It was an action packed weekend. Lunch with daughter #1 and a tour of her school's fashion display at the mall. The Up Country gig at the VFW - a fun time and a late night - but the new Les Paul sounds so twangy (that's right, split coils!), Easter service, brunch at the Tara Hotel complete with shrimp and prime rib, and a sleepy afternoon enjoying the warm weather with Mary Anne.
One of my neighbors dropped into have a beer - good thing he brought his own - except for viewing the Ray Bolz video from yesterday, watching him guzzle a Rolling Rock maybe as close as I got to Jesus all weekend. As the sun sets though, it was all very nice.
Some days I'm a little ADD, and this Easter instead of concentrating on the resurrection, I became fascinated with communion - err - I mean the elements.
There is something about symbolism that makes us feel close to Jesus. I am not sure if it this is a place where I am the religious nerd I often write about, or if we've crossed the line. I am used to having a large loaf of bread with torn off pieces of bread or matzo along with grape juice. To me, those elements seem much more spiritual then a manicured round wafer stamped with a cross which I last had in the Anglican church 20 or so years ago - um until today.

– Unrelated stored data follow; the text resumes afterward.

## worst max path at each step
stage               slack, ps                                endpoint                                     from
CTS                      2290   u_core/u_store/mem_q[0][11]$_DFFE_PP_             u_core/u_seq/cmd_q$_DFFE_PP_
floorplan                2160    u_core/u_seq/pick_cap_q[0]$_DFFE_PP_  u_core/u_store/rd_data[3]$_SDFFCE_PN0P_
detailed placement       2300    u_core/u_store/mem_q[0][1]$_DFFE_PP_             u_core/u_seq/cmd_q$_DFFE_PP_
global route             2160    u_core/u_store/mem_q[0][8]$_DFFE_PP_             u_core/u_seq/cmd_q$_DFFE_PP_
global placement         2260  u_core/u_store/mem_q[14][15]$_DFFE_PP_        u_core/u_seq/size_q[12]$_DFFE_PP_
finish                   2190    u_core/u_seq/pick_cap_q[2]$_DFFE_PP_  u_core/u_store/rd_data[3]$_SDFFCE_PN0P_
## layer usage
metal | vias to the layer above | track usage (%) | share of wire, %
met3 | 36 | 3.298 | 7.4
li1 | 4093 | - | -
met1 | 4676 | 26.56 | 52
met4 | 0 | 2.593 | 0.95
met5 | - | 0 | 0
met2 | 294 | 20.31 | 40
<file path="config.mk">
export PLATFORM = sky130hd
export DESIGN_NAME = kmr_front
export DESIGN_NICKNAME = d
export VERILOG_FILES = /design/src/sv/kmr_pkg.sv /design/src/sv/kmr_front.sv
export SDC_FILE = /design/constraint.sdc
export NUM_CORES = 1
export LEC_CHECK = 0
export ABC_AREA = 1
export BUFFER_PORTS_ARGS = -buffer_cell sky130_fd_sc_hd__buf_4
export CORE_MARGIN = 3
export CORE_UTILIZATION = 28
export CTS_CLUSTER_DIAMETER = 60
export CTS_CLUSTER_SIZE = 8
export DETAILED_ROUTE_END_ITERATION = 12
export PLACE_DENSITY = 0.53
export SYNTH_ARGS = -nofsm -noshare
export SYNTH_HDL_FRONTEND = slang
export SYNTH_SLANG_ARGS = --single-unit
</file>
<file path="constraint.sdc">
create_clock -name i_clk -period 7.01 [get_ports i_clk]
set_input_delay 1.0515 -clock i_clk [delete_from_list [all_inputs] [get_ports i_clk]]
set_output_delay 1.0515 -clock i_clk [all_outputs]
set_load 0.02 [all_outputs]
</file>
<file path="src/sv/kmr_pkg.sv">
// Package for the keyed message reassembly block.
// Holds the sizes, status codes, item and result types and the state enums.
// No dependencies; the design files use it by scoped names, the testbench imports it.
package kmr_pkg;

    // Table and buffer sizes.
    localparam int SLOTS    = 8;
    localparam int SLOT_W   = 3;
    localparam int MSG_MAX  = 4096;
    localparam int MSG_AW   = 12;
    localparam int MEM_AW   = SLOT_W + MSG_AW;
    localparam int MEM_DEPTH = SLOTS * MSG_MAX;
    localparam int LEN_W    = 13;

    // Configuration port.
    localparam int CFG_AW = 3;
    localparam int CFG_DW = 32;
    localparam logic [CFG_AW-1:0] CFG_ADDR_CHUNK_SIZE = 3'd0;
    localparam logic [LEN_W-1:0] CHUNK_SIZE_RESET = 13'd504;
    localparam logic [LEN_W-1:0] MSG_MAX_LEN = 13'd4096;

    // Result status codes.
    localparam logic [2:0] ST_INCOMPLETE = 3'd0;
    localparam logic [2:0] ST_COMPLETE   = 3'd1;
    localparam logic [2:0] ST_LEN_MISM   = 3'd2;
    localparam logic [2:0] ST_BAD_OFFSET = 3'd3;
    localparam logic [2:0] ST_BAD_SUM    = 3'd4;
    localparam logic [2:0] ST_FULL       = 3'd5;
    localparam logic [2:0] ST_UNKNOWN    = 3'd6;
    localparam logic [2:0] ST_UNFINISHED = 3'd7;

    // Request type codes as they arrive on the item.
    localparam logic [1:0] RT_SAVE  = 2'd0;
    localparam logic [1:0] RT_QUERY = 2'd1;
    localparam logic [1:0] RT_READ  = 2'd2;

    // One input item.
    typedef struct packed {
        logic [1:0]       req_type;
        logic [7:0]       msg_cmd;
        logic [15:0]      msg_index;
        logic [LEN_W-1:0] total_len;
        logic [MSG_AW-1:0] chunk_offset;
        logic [LEN_W-1:0] chunk_len;
        logic [MSG_AW-1:0] byte_pos;
        logic [7:0]       data_byte;
        logic             last_flag;
    } t_in_item;

    // One result item.
    typedef struct packed {
        logic [2:0]       status;
        logic [LEN_W-1:0] length_out;
        logic [7:0]       read_byte;
    } t_result;

    // Request class decided by the front end.
    typedef enum logic [1:0] {
        REQ_SAVE,
        REQ_QUERY,
        REQ_READ,
        REQ_NONE
    } t_req;

    // Status of the front queue head, seen by the back end.
    typedef struct packed {
        logic valid;
        t_req kind;
    } t_fq_stat;

    // Back end sequencer states.
    typedef enum logic [1:0] {
        BK_IDLE,
        BK_SAVE,
        BK_SUM,
        BK_RD
    } t_bk_state;

endpackage

</file>
<file path="src/sv/kmr_front.sv">
// Front end of the keyed message reassembly block: a two-entry item queue.
// Classifies each item by request type on entry. Depends on kmr_pkg.
module kmr_front (
    input  logic              i_clk,
    input  logic              i_rst_n,
    input  logic              i_push,
    output logic              o_full,
    input  kmr_pkg::t_in_item i_item,
    input  logic              i_pop,
    output kmr_pkg::t_in_item o_head,
    output kmr_pkg::t_fq_stat o_stat
);

    kmr_pkg::t_in_item r_data [2];
    kmr_pkg::t_req     r_kind [2];
    logic              r_wp;
    logic              r_rp;
    logic [1:0]        r_cnt;
    kmr_pkg::t_req     w_kind;
    logic              w_wr;
    logic              w_rd;

    // Classify the incoming item.
    always_comb begin
        case (i_item.req_type)
            kmr_pkg::RT_SAVE:  w_kind = kmr_pkg::REQ_SAVE;
            kmr_pkg::RT_QUERY: w_kind = kmr_pkg::REQ_QUERY;
            kmr_pkg::RT_READ:  w_kind = kmr_pkg::REQ_READ;
            default:           w_kind = kmr_pkg::REQ_NONE;
        endcase
    end

    assign o_full       = (r_cnt == 2'd2);
    assign w_wr         = i_push && !o_full;
    assign w_rd         = i_pop && (r_cnt != 2'd0);
    assign o_head       = r_data[r_rp];
    assign o_stat.valid = (r_cnt != 2'd0);
    assign o_stat.kind  = r_kind[r_rp];

    // Queue storage.
    always_ff @(posedge i_clk) begin
        if (w_wr) begin
            r_data[r_wp] <= i_item;
            r_kind[r_wp] <= w_kind;
        end
    end

    // Queue pointers and fill count.
    always_ff @(posedge i_clk) begin
        if (!i_rst_n) begin
            r_wp  <= 1'b0;
            r_rp  <= 1'b0;
            r_cnt <= 2'd0;
        end else begin
            if (w_wr) begin
                r_wp <= ~r_wp;
            end
            if (w_rd) begin
                r_rp <= ~r_rp;
            end
            r_cnt <= r_cnt + {1'b0, w_wr} - {1'b0, w_rd};
        end
    end

endmodule

</file>
[Word level (Yosys, flattened, before mapping)]
Memories as Yosys holds them, arrays and structs flattened. A register that Yosys moved wholly into a read port is not among the register bits.
Index checks and enable logic that the tools add are counted.
Word-level totals
  memories kept: 2
  bits of input ports: 89
  bits in writable memories: 174
  logic and storage cells: 24
  output and inout bits: 89
  register bits after elaboration: 4
Operators by class
  bitwise logic cells: 2
  add/sub/neg operators: 2
  reductions and logical operators: 5
  mux-type cells: 7
  equal/unequal tests: 3
Memories
  r_data: depth 2, width 85, rd ports 1, clocked after Yosys merged registers in 1, write ports 1, line kmr_front.sv:14  | kmr_pkg::t_in_item r_data [2];
  r_kind: depth 2, width 2, rd ports 1, clocked after Yosys merged registers in 1, write ports 1, line kmr_front.sv:15  | kmr_pkg::t_req r_kind [2];
Operator list (number)
  2-to-1 mux 1 bit: 6
  case mux 2 bit (3 select lines): 1
  == test 2 bit (second input constant): 2
  adder 2 x 1 -> 2 bit: 1
  == test 2 x 1 -> 1 bit (second input constant): 1
  logical AND 1 bit: 2
  logical NOT 2 bit: 1
  inverter 1 bit: 2
  nonzero test 2 bit: 1
  subtractor 2 x 1 -> 2 bit: 1
  logical NOT 1 bit: 1

[Logic depth before layout (Yosys ltp)]
  word-level depth: 5
  gate-level depth with buffers: 11
  depth with buffers taken out: 11

[Worst setup path before layout]
No wires, ideal clock.
  path kind: in2reg
  start point: in i_push
  end point: mem r_data[0][0] (netlist bit) (enable)
  setup slack: 1732 ps
  library setup time: 533 ps
  stages: 2
  data required time: 6477 ps
  arrival: 4745 ps
  cells stage by stage: nand2_1 -> nor2_1
Between the ends
  word-level cells in the longest chain between the ends: 3
RTL lines
  from (decl): line kmr_front.sv:6  | input logic i_push,
  logical AND 1 bit: line kmr_front.sv:34  | assign w_wr = i_push && !o_full;
  2-to-1 mux 1 bit: line kmr_front.sv:42  | if (w_wr) begin
  2-to-1 mux 1 bit (implied by the code): line kmr_front.sv:43  | r_data[r_wp] <= i_item;
  to (decl): line kmr_front.sv:14
Every way passes these cells.

==> results.txt <==
----------------------------------------------------
[CTS]
  CTS tree ... built
  Buffer depth of the longest clock path ... 2
  Hold-fix buffer count after cts ... 0
  Clock root buffer master ... sky130_fd_sc_hd__clkbuf_16
  Number of buffers inserted by post-CTS setup repair ... 0
  Register clock-pin slew on the reported worst setup and hold paths ... 60 ps
  Worst-skew pair later-pin latency ... 410 ps
  H-tree Lvls ... 4
  Clock sinks ... 179
  Number of CTS-inserted buffers ... 17
  Number of gates given a new drive strength after cts ... 0

[Yosys]
  Syn Nets ... 402
  Number of flip-flops and latches in the synthesized netlist ... 179
  Portion of synthesized cell area occupied by the leading cell type ... 78.5%
  Library cells used by synthesis ... 13
  Avg Inst Size Synth ... 21.4 um^2
  Most area-hungry cell type in the Yosys netlist ... sky130_fd_sc_hd__edfxtp_1
  Synthesized cell area ... 6650 um^2
  Top post-synthesis cells by area ... sky130_fd_sc_hd__edfxtp_1 79%, sky130_fd_sc_hd__mux2_2 9.6%, sky130_fd_sc_hd__mux2_4 6.8%
  Synthesized instance count ... 311
  Total of warnings raised by yosys ... 0
  Sequential area share after synthesis ... 80.0%

[Detailed routing]
  Routed length per placed instance ... 16.3 um
  Count of antenna-violating nets left after detailed routing ... 0
  Vias per Instance ... 4.12
  First DRT Iteration DRCs ... 97
  Detailed-route via count ... 3398
  Routed wire length ... 13400 um
  First drt pass iteration count ... 4
  DRC errors left ... 0

[STA]
  Total Negative Setup Slacks ... 0 ps
  Final clock skew ... 7.84 ps
  Slew HR ... 19.1%
  Final slew viol count ... 0
  Final setup margin ... 3420 ps
  RSZ-0062 raised after global routing ... false
  Smallest hold slack ... 519 ps
  Final hold viol count ... 0
  Minimum clock period ... 3590 ps
  Tcrit/Tclk final ... 51.2%
  Count of final setup violators ... 0
  Highest Clock Rate ... 0.278 GHz
  Actual slew at the worst max-slew pin ... 1210 ps

[Hold path]
  Startpoint of the tightest hold check path ... r_rp
  Destination of the worst hold path ... r_rp
  Hold Path Depth ... 2
  Path class of the lowest-slack min-delay path ... reg2reg

[Floorplanning]
  Die outline area ... 25600 um^2
  Y dimension of the die ... 160 um
  Cell Rows ... 55
  Core region area ... 23000 um^2
  Die X-Extent ... 160 um
  Initial standard-cell utilization of the core ... 28.9%
  Number of ports placed on the die boundary ... 178

[GRT]
  Vias in the first global route ... 3708
  Remaining global-route overflow ... 0
  First-pass GRT wire length ... 20400 um
  Maximum number of pins on one net before global-route repair ... 88
  Antenna violations before repair ... 0
  Total global routing track utilization ... 10.3%

[Setup path]
  Start of the worst register-to-register path ... r_cnt[0]
  Crit path kind ... reg2out
  Depth of the worst register-to-register path ... 5
  Critical Path AT ... 2540 ps
  Kind of end point of the critical path ... primary output
  Slack of the worst reg-to-reg path ... 4760 ps
  Destination of the worst register-to-register timing path ... r_data[1][25]
  Kind of start point of the critical path ... flop
  CP Max Fanout ... 48
  Required @ worst endpoint ... 5960 ps

[Finish]
  Layout cell share with drive strength beyond 1 ... 58.7%
  Fillers ... 2171
  Final #Nets ... 589
  Leading cell types in the layout, fill and taps excluded ... 180 x sky130_fd_sc_hd__buf_4, 174 x sky130_fd_sc_hd__edfxtp_1, 57 x sky130_fd_sc_hd__mux2_2, 30 x sky130_fd_sc_hd__mux2_4, 17 x sky130_fd_sc_hd__clkbuf_16
  Area added between synthesis and finish ... 34.4%
  Most common library cell in the layout ignoring fill and taps ... sky130_fd_sc_hd__buf_4
  Antenna diode count ... 0

[Place]
  HPWL Detailed ... 8750 um
  IO Port Bufs ... 177
  Post-Place Setup Slack ... 3790 ps
  Weighted congestion at the end of routability-driven global placement ... 0.696

[Power and ir drop]
  Lkg Pwr ... 0.00337 uW
  Ratio of total power to cell area ... 374 nW/um^2
  Worst VDD drop ... 0.285 mV

[Status]
  Run status ... completed

[Job]
  Max_cap viols ... 0

----------------------------------------------------
## through the flow
step	instance area, um^2	util [%]	total power, uW	instances
final	8950	38.9	3350	824
after global routing	8950	38.9	3510	824
after CTS	8950	38.9	3410	824
after detailed placement	8320	36.2	2390	792
after global placement	8320	36.2	2380	792
after floorplan	6650	-	2020	311
## state kept, by name, summed over array words and instances (netlist names), named ones only
name and flops:
r_kind 4, r_wp 1, r_rp 1, r_data 170, r_cnt 2
## routing by layer
metal	up-vias	share of wire, %	global-route usage (%)
li1	1577	-	-
met1	1693	43	12.6
met2	116	49	16.8
met3	12	6.6	3.87
met4	0	1.2	3.59
met5	-	0	0
## where the power goes
group          internal [uW]  switching, uW  total (uW)
combinational            428            491         919
clock                    602            398        1000
sequential              1360           66.6        1430
total                   2390            955        3350
## worst max path at each step
stage / to / depth (start not counted)
6_report: o_head[14] / 3
5_1_grt: o_head[17] / 3
4_1_cts: o_head[17] / 3
3_5_place_dp: o_head[17] / 3
3_3_place_gp: o_head[17] / 3
2_1_floorplan: r_data[0][0] / 2
## area by class of cell
| class | count | area (um^2) | share of cell area [%] |
|---|---|---|---|
| tap | 313 | 392 | 4.38 |
| inverter | 9 | 36.3 | 0.406 |
| sequential | 179 | 5330 | 59.6 |
| timing repair buffer | 180 | 1350 | 15.1 |
| clock buffer | 18 | 429 | 4.80 |
| clock inverter | 14 | 195 | 2.18 |
| multi-input combinational | 111 | 1210 | 13.6 |
## logic make-up after synthesis
family / Yosys count / share of synthesized area [%]
flip-flops: 179 / 80.0
AO/OA/AOI/OAI: 2 / 0.150
adder cells (fa/ha/maj): 2 / 0.376
AND/OR/NAND/NOR: 20 / 1.18
multiplexers: 87 / 16.4
buffers and inverters: 21 / 1.84
## worst max-delay path, stage by stage, from the launching register on
cell                      delay [ps]
sky130_fd_sc_hd__dfxtp_4         740
sky130_fd_sc_hd__buf_4           730
sky130_fd_sc_hd__mux2_2          430
sky130_fd_sc_hd__buf_4           160
## cells in the mapped netlist
| cell type | count |
|---|---|
| sky130_fd_sc_hd__edfxtp_1 | 174 |
| sky130_fd_sc_hd__mux2_2 | 57 |
| sky130_fd_sc_hd__mux2_4 | 30 |
| sky130_fd_sc_hd__inv_1 | 9 |
| sky130_fd_sc_hd__nand2_1 | 9 |
| sky130_fd_sc_hd__nor2_1 | 8 |
| sky130_fd_sc_hd__buf_2 | 5 |
| sky130_fd_sc_hd__buf_6 | 5 |
| sky130_fd_sc_hd__dfxtp_1 | 5 |
| sky130_fd_sc_hd__nand3_1 | 3 |
| sky130_fd_sc_hd__a21oi_1 | 2 |
| sky130_fd_sc_hd__clkbuf_1 | 2 |
| sky130_fd_sc_hd__ha_1 | 2 |
(Power assumes the default switching activity.)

There is nothing wrong with using a wafer for communion, you can put away your burning stakes. Honestly, I suppose as long as it is not Coca-Cola and potato chips, we are within the biblical realm - I think. Today, I simply lost focus because of the presentation. You know it has taken me decades to adjust from printed hymnals to computerized projected lyrics without the 4-part harmony written out in standard notation. So, what was the shocker today? Short of changing the biblical passages that speak of the crucifixion and the empty tomb to include the Easter Bunny, having prepackaged communion elements that look like coffee creamers, that's what!
Right, communion is all about the heart. Good for you. Next time you have communion, you think of me eying the communion creamer trying to figure out how to free the wafer without squirting the grape juice on the iPod controlled teenager in the next seat. Then you'll understand.
BTW - I am little paranoid about these contraptions. Once when I was sitting at a coffee counter - let's just say very early in the morning after a night out, I tried to open one that sprayed the customer next to me. They cast a glance that could kill and I started laughing so hard-- well, it didn't end well.
We now have drive-thru confessionals, digitized music, simulcast sermons, Bible studies on DVD, and online prayers. Church is a little impersonal - or maybe I am just getting old. What's next 3-D worship with the Muppets, or fellowship in a box?